$ cat config.mk
export PLATFORM = sky130hd
export DESIGN_NAME = uart_regbank
export DESIGN_NICKNAME = d
export VERILOG_FILES = /design/src/rtl/uart_regbank_pkg.sv /design/src/rtl/uart_regbank_mode.sv /design/src/rtl/uart_regbank_rstseq.sv /design/src/rtl/uart_regbank.sv
export SDC_FILE = /design/constraint.sdc
export NUM_CORES = 1
export LEC_CHECK = 0
export ABC_AREA = 0
export ABC_CLOCK_PERIOD_IN_PS = 4050
export BUFFER_PORTS_ARGS = -buffer_cell sky130_fd_sc_hd__buf_2
export CAP_MARGIN = 20
export CELL_PAD_IN_SITES_DETAIL_PLACEMENT = 1
export CELL_PAD_IN_SITES_GLOBAL_PLACEMENT = 1
export CORE_MARGIN = 1
export CORE_UTILIZATION = 46
export CTS_CLUSTER_SIZE = 20
export DETAILED_ROUTE_END_ITERATION = 6
export PLACE_DENSITY_LB_ADDON = 0.1
export RECOVER_POWER = 100
export SLEW_MARGIN = 20
export SYNTH_ARGS = -nofsm -noshare
export SYNTH_HDL_FRONTEND = slang
export SYNTH_SLANG_ARGS = --single-unit
$ cat constraint.sdc
create_clock -name clk -period 4.05 [get_ports clk]
set_clock_uncertainty 0.15 [all_clocks]
set_input_delay 0 -clock clk [delete_from_list [all_inputs] [get_ports clk]]
set_output_delay 0 -clock clk [all_outputs]
set_load 0.005 [all_outputs]
$ cat src/rtl/uart_regbank_pkg.sv
package uart_regbank_pkg;

    typedef enum logic [1:0] {
        ACC_OPER  = 2'd0,
        ACC_CFG_A = 2'd1,
        ACC_CFG_B = 2'd2
    } acc_mode_e;

    typedef enum logic {
        SEQ_BUSY  = 1'b0,
        SEQ_READY = 1'b1
    } seq_state_e;

    localparam int unsigned OFS_DIV_LO = 0;
    localparam int unsigned OFS_DIV_HI = 1;
    localparam int unsigned OFS_FEAT   = 2;
    localparam int unsigned OFS_LCR    = 3;
    localparam int unsigned OFS_MCR    = 4;
    localparam int unsigned OFS_LSR    = 5;
    localparam int unsigned OFS_TLR    = 6;
    localparam int unsigned OFS_TCR    = 7;
    localparam int unsigned OFS_MDR    = 8;
    localparam int unsigned OFS_SYSC   = 9;
    localparam int unsigned OFS_SYSS   = 10;

    localparam int unsigned BIT_ENH     = 4;
    localparam int unsigned BIT_SUBMODE = 6;
    localparam int unsigned BIT_SRST    = 1;
    localparam int unsigned BIT_FIFOEN  = 0;
    localparam int unsigned BIT_RXAV    = 0;
    localparam int unsigned BIT_TXEMPTY = 5;

    localparam logic [7:0]  LCR_CFG_B   = 8'hBF;
    localparam int unsigned MDR_W       = 3;
    localparam logic [2:0]  MDR_IDLE    = 3'h7;

endpackage

$ cat src/rtl/uart_regbank_mode.sv
module uart_regbank_mode
    import uart_regbank_pkg::*;
#(
    parameter int unsigned REG_W = 8
) (
    input  logic             clk,
    input  logic             rst_n,
    input  logic             clr,
    input  logic             load,
    input  logic [REG_W-1:0] lcr_in,
    output acc_mode_e        mode,
    output logic [REG_W-1:0] lcr
);

    acc_mode_e  mode_nxt;
    logic       is_cfg_b;

    assign is_cfg_b = (lcr_in == REG_W'(LCR_CFG_B));

    always_comb begin
        mode_nxt = mode;
        if (clr) begin
            mode_nxt = ACC_OPER;
        end else if (load) begin
            unique case ({is_cfg_b, lcr_in[REG_W-1]})
                2'b11:   mode_nxt = ACC_CFG_B;
                2'b01:   mode_nxt = ACC_CFG_A;
                default: mode_nxt = ACC_OPER;
            endcase
        end
    end

    always_ff @(posedge clk or negedge rst_n) begin
        if (!rst_n) begin
            mode <= ACC_OPER;
            lcr  <= '0;
        end else begin
            mode <= mode_nxt;
            if (clr)       lcr <= '0;
            else if (load) lcr <= lcr_in;
        end
    end

    p_cfgb_entry_r1: assert property (@(posedge clk) disable iff (!rst_n)
        (load && !clr && is_cfg_b) |=> (mode == ACC_CFG_B));
    p_cfga_entry_r1: assert property (@(posedge clk) disable iff (!rst_n)
        (load && !clr && !is_cfg_b && lcr_in[REG_W-1]) |=> (mode == ACC_CFG_A));
    p_oper_entry_r1: assert property (@(posedge clk) disable iff (!rst_n)
        (load && !clr && !lcr_in[REG_W-1]) |=> (mode == ACC_OPER));
    p_mode_hold_r1: assert property (@(posedge clk) disable iff (!rst_n)
        (!load && !clr) |=> $stable(mode));

endmodule

$ cat src/rtl/uart_regbank_rstseq.sv
module uart_regbank_rstseq
    import uart_regbank_pkg::*;
#(
    parameter int unsigned RST_CYCLES = 4
) (
    input  logic clk,
    input  logic rst_n,
    input  logic start,
    output logic busy,
    output logic done
);

    localparam int unsigned CNT_W = $clog2(RST_CYCLES + 1);
    localparam logic [CNT_W-1:0] CNT_LAST = CNT_W'(RST_CYCLES - 1);

    seq_state_e       state, state_nxt;
    logic [CNT_W-1:0] cnt, cnt_nxt;

    always_comb begin
        state_nxt = state;
        cnt_nxt   = cnt;
        unique case (state)
            SEQ_READY: begin
                if (start) begin
                    state_nxt = SEQ_BUSY;
                    cnt_nxt   = '0;
                end
            end
            SEQ_BUSY: begin
                if (cnt == CNT_LAST) begin
                    state_nxt = SEQ_READY;
                    cnt_nxt   = '0;
                end else begin
                    cnt_nxt = cnt + 1'b1;
                end
            end
            default: state_nxt = SEQ_BUSY;
        endcase
    end

    always_ff @(posedge clk or negedge rst_n) begin
        if (!rst_n) begin
            state <= SEQ_BUSY;
            cnt   <= '0;
        end else begin
            state <= state_nxt;
            cnt   <= cnt_nxt;
        end
    end

    always_comb begin
        busy = (state == SEQ_BUSY);
        done = (state == SEQ_READY);
    end

    p_start_clears_done_r8: assert property (@(posedge clk) disable iff (!rst_n)
        (done && start) |=> !done);
    p_done_sticks_r8: assert property (@(posedge clk) disable iff (!rst_n)
        (done && !start) |=> done);
    p_busy_bounded_r8: assert property (@(posedge clk) disable iff (!rst_n)
        busy |-> (cnt < CNT_W'(RST_CYCLES)));

endmodule

$ cat src/rtl/uart_regbank.sv
module uart_regbank
    import uart_regbank_pkg::*;
#(
    parameter int unsigned ADDR_W     = 4,
    parameter int unsigned BUS_W      = 16,
    parameter int unsigned REG_W      = 8,
    parameter int unsigned RST_CYCLES = 4
) (
    input  logic               clk,
    input  logic               rst_n,
    input  logic [ADDR_W-1:0]  bus_addr,
    input  logic               bus_wr,
    input  logic [BUS_W-1:0]   bus_wdata,
    output logic [BUS_W-1:0]   bus_rdata,
    input  logic               rx_avail,
    input  logic               tx_empty,
    output logic [2*REG_W-1:0] divisor,
    output logic [1:0]         word_len,
    output logic               two_stop,
    output logic               parity_en,
    output logic               fifo_en,
    output logic [REG_W-1:0]   irq_en,
    output logic [REG_W-1:0]   modem_ctrl,
    output logic [REG_W-1:0]   trig_lvl,
    output logic [REG_W-1:0]   tx_ctl,
    output logic               engine_en,
    output logic               reset_done
);

    localparam logic [ADDR_W-1:0] A_DLO  = ADDR_W'(OFS_DIV_LO);
    localparam logic [ADDR_W-1:0] A_DHI  = ADDR_W'(OFS_DIV_HI);
    localparam logic [ADDR_W-1:0] A_FEAT = ADDR_W'(OFS_FEAT);
    localparam logic [ADDR_W-1:0] A_LCR  = ADDR_W'(OFS_LCR);
    localparam logic [ADDR_W-1:0] A_MCR  = ADDR_W'(OFS_MCR);
    localparam logic [ADDR_W-1:0] A_LSR  = ADDR_W'(OFS_LSR);
    localparam logic [ADDR_W-1:0] A_TLR  = ADDR_W'(OFS_TLR);
    localparam logic [ADDR_W-1:0] A_TCR  = ADDR_W'(OFS_TCR);
    localparam logic [ADDR_W-1:0] A_MDR  = ADDR_W'(OFS_MDR);
    localparam logic [ADDR_W-1:0] A_SYSC = ADDR_W'(OFS_SYSC);
    localparam logic [ADDR_W-1:0] A_SYSS = ADDR_W'(OFS_SYSS);
    localparam int unsigned NIB = REG_W / 2;

    typedef struct packed {
        logic [REG_W-1:0] efr;
        logic [REG_W-1:0] fcr;
        logic [REG_W-1:0] mcr;
        logic [REG_W-1:0] ier;
        logic [REG_W-1:0] dlo;
        logic [REG_W-1:0] dhi;
        logic [REG_W-1:0] tlr;
        logic [REG_W-1:0] tcr;
        logic [MDR_W-1:0] mdr;
    } regs_t;

    localparam regs_t REGS_DEFAULT = '{efr: '0, fcr: '0, mcr: '0, ier: '0,
                                       dlo: '0, dhi: '0, tlr: '0, tcr: '0,
                                       mdr: MDR_IDLE};

    regs_t            cur, nxt;
    acc_mode_e        mode;
    logic [REG_W-1:0] lcr;
    logic             busy, srst_start, lcr_load;
    logic             in_cfg, in_b, enh, sub;
    logic [REG_W-1:0] wbyte, lsr;
    logic             unused_hi;

    assign wbyte      = bus_wdata[REG_W-1:0];
    assign unused_hi  = ^bus_wdata[BUS_W-1:REG_W];
    assign srst_start = bus_wr && reset_done && (bus_addr == A_SYSC) && bus_wdata[BIT_SRST];
    assign lcr_load   = bus_wr && !busy && (bus_addr == A_LCR);

    uart_regbank_rstseq #(.RST_CYCLES(RST_CYCLES)) u_rstseq (
        .clk   (clk),
        .rst_n (rst_n),
        .start (srst_start),
        .busy  (busy),
        .done  (reset_done)
    );

    uart_regbank_mode #(.REG_W(REG_W)) u_mode (
        .clk    (clk),
        .rst_n  (rst_n),
        .clr    (busy),
        .load   (lcr_load),
        .lcr_in (wbyte),
        .mode   (mode),
        .lcr    (lcr)
    );

    always_comb begin
        in_cfg = (mode != ACC_OPER);
        in_b   = (mode == ACC_CFG_B);
        enh    = cur.efr[BIT_ENH];
        sub    = enh && cur.mcr[BIT_SUBMODE];
    end

    // Register write path: visibility gates decide which store a write lands in.
    always_comb begin
        nxt = cur;
        if (busy) begin
            nxt = REGS_DEFAULT;
        end else if (bus_wr) begin
            unique case (bus_addr)
                A_DLO:  if (in_cfg) nxt.dlo = wbyte;
                A_DHI: begin
                    if (in_cfg)   nxt.dhi = wbyte;
                    else if (enh) nxt.ier = wbyte;
                    else          nxt.ier = {cur.ier[REG_W-1:NIB], wbyte[NIB-1:0]};
                end
                A_FEAT: if (in_b) nxt.efr = wbyte; else nxt.fcr = wbyte;
                A_MCR:  if (!in_b) nxt.mcr = wbyte;
                A_TLR:  if (sub) nxt.tlr = wbyte;
                A_TCR:  if (sub) nxt.tcr = wbyte;
                A_MDR:  nxt.mdr = wbyte[MDR_W-1:0];
                default: ;
            endcase
        end
    end

    always_ff @(posedge clk or negedge rst_n) begin
        if (!rst_n) cur <= REGS_DEFAULT;
        else        cur <= nxt;
    end

    // Divisor output only follows the latches while the engine is stopped.
    always_ff @(posedge clk or negedge rst_n) begin
        if (!rst_n)          divisor <= '0;
        else if (!engine_en) divisor <= {cur.dhi, cur.dlo};
    end

    always_comb begin
        lsr = '0;
        lsr[BIT_RXAV]    = rx_avail;
        lsr[BIT_TXEMPTY] = tx_empty;
    end

    always_comb begin
        bus_rdata = '0;
        unique case (bus_addr)
            A_DLO:  if (in_cfg) bus_rdata = BUS_W'(cur.dlo);
            A_DHI:  bus_rdata = in_cfg ? BUS_W'(cur.dhi) : BUS_W'(cur.ier);
            A_FEAT: bus_rdata = in_b ? BUS_W'(cur.efr) : BUS_W'(cur.fcr);
            A_LCR:  bus_rdata = BUS_W'(lcr);
            A_MCR:  if (!in_b) bus_rdata = BUS_W'(cur.mcr);
            A_LSR:  if (!in_b) bus_rdata = BUS_W'(lsr);
            A_TLR:  if (sub) bus_rdata = BUS_W'(cur.tlr);
            A_TCR:  if (sub) bus_rdata = BUS_W'(cur.tcr);
            A_MDR:  bus_rdata = BUS_W'(cur.mdr);
            A_SYSC: bus_rdata = BUS_W'(busy) << BIT_SRST;
            A_SYSS: bus_rdata = BUS_W'(reset_done);
            default: ;
        endcase
    end

    always_comb begin
        word_len   = lcr[1:0];
        two_stop   = lcr[2];
        parity_en  = lcr[3];
        fifo_en    = cur.fcr[BIT_FIFOEN];
        irq_en     = cur.ier;
        modem_ctrl = cur.mcr;
        trig_lvl   = cur.tlr;
        tx_ctl     = cur.tcr;
        engine_en  = (cur.mdr == '0);
    end

    p_ier_hi_locked_r4: assert property (@(posedge clk) disable iff (!rst_n)
        (bus_wr && !busy && bus_addr == A_DHI && mode == ACC_OPER && !enh)
        |=> (irq_en[REG_W-1:NIB] == $past(irq_en[REG_W-1:NIB])));
    p_div_frozen_r7: assert property (@(posedge clk) disable iff (!rst_n)
        engine_en |=> $stable(divisor));
    p_tl_hidden_r3: assert property (@(posedge clk) disable iff (!rst_n)
        (bus_wr && !busy && bus_addr == A_TLR && !sub) |=> $stable(trig_lvl));
    p_unmapped_zero_r11: assert property (@(posedge clk) disable iff (!rst_n)
        (bus_addr > A_SYSS) |-> (bus_rdata == '0));
    p_busy_holds_default_r8: assert property (@(posedge clk) disable iff (!rst_n)
        busy |=> (!engine_en && fifo_en == 1'b0));

endmodule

§

» The problem
A complete answer gives every line of the data that includes "unique".

» Output below
            unique case ({is_cfg_b, lcr_in[REG_W-1]})
        unique case (state)
            unique case (bus_addr)
        unique case (bus_addr)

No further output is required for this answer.